I agree with keeping the current build toolchain as the safest option, as a first step to a complete migration. However, it is not necessary for everybody to build the latest compilers. For example, I use the stock bcc package from Debian and it works fine. I have the Mentor ia16-elf-gcc compiler and it offers more than is needed in this transition step. We can attract more users and developers if we keep easy getting required tools. Compiling the compiler can get complicated: there are requisite development libraries and tools, with certain range of version, and even then you might require to implement workarounds. And it is a bad idea to use features that needs a certain compiler. One bad day the developer slips with a banana peel and the requisite compiler branch will get abandoned, without anybody to fix the pending bugs.
So, I think is better to include in Documents ways to get the requisite tools, from prebuilt packages and up to your scripts for those willing to spend the effort and time.
There are a lot of pending issues to be solved before abandoning BCC.
We need extensive testing of kernels compiled with ia16-gcc, with different configuration options and under different load levels. How will be able to say this step is complete if we don't have a test suite?
The conversion utility needs more work. The data and bss sizes are very different for the kernel compiled with BCC and ia16-gcc.
There is a big mess with headers files that needs to be cleaned up. The earlier developers dumped the BCC compiler include files in the directory include/linuxmt and include/arch. Then, contaminated some compiler include files with definitions that should be somewhere else. For example, stdarg.h, stddef.h, stdlib.h, limits.h, types.h should be accessed by the compiler from the standard locations (/usr/lib/bcc/include in BCC case). Then, we have to eliminate some include files and some of their contents moved to other include files.
Carefully review the code to identify volatile variables.
GCC is now integrated in the ELKS mainstream, and the provided guidelines implemented in configuration and build scripts. I think we could close that issue and focus now on the first migration step as discussed above.
@lithoxs : earlier this year, you announced that you started to compile the ELKS kernel with the latest GCC-IA6 (http://www.spinics.net/lists/linux-8086/msg00817.html).
As I can see in your PR flow, you still maintain the build with GCC-IA16, and it looks like, after tons of (more or less serious) posts to discuss that topic, that this compiler is today the best alternative to BCC.
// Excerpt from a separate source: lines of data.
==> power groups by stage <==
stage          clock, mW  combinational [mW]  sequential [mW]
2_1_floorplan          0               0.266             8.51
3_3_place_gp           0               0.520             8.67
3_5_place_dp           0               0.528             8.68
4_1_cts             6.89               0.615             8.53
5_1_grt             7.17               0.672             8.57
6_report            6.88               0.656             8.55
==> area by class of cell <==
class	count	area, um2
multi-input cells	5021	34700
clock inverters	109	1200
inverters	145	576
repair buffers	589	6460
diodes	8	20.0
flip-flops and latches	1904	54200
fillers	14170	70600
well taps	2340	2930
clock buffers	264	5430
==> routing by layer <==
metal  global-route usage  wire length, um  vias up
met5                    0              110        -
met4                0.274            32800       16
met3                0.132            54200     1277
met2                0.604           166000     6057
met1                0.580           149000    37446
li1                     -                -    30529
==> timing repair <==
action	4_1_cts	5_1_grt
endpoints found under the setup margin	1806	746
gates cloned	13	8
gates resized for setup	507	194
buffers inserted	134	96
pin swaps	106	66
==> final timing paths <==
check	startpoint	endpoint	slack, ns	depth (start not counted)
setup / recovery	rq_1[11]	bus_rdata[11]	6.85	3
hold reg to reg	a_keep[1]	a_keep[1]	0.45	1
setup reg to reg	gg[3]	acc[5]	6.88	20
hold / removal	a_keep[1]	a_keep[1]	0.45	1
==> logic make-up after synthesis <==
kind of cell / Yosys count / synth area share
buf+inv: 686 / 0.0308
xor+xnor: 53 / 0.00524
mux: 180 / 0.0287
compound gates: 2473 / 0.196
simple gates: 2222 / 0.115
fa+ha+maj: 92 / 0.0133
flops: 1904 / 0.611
Not only because of the work you already performed, but also because this GCC fork is still alive & able to be mainstreamed: https://github.com/tkchia/gcc-ia16
Even Alan is keeping an eye on this option: https://github.com/crtc-demos/gcc-ia16/issues/4
It would be nice if you could provide some guidelines to use that compiler in the /Documentation folder, so that we could be more to use it to improve the ELKS code.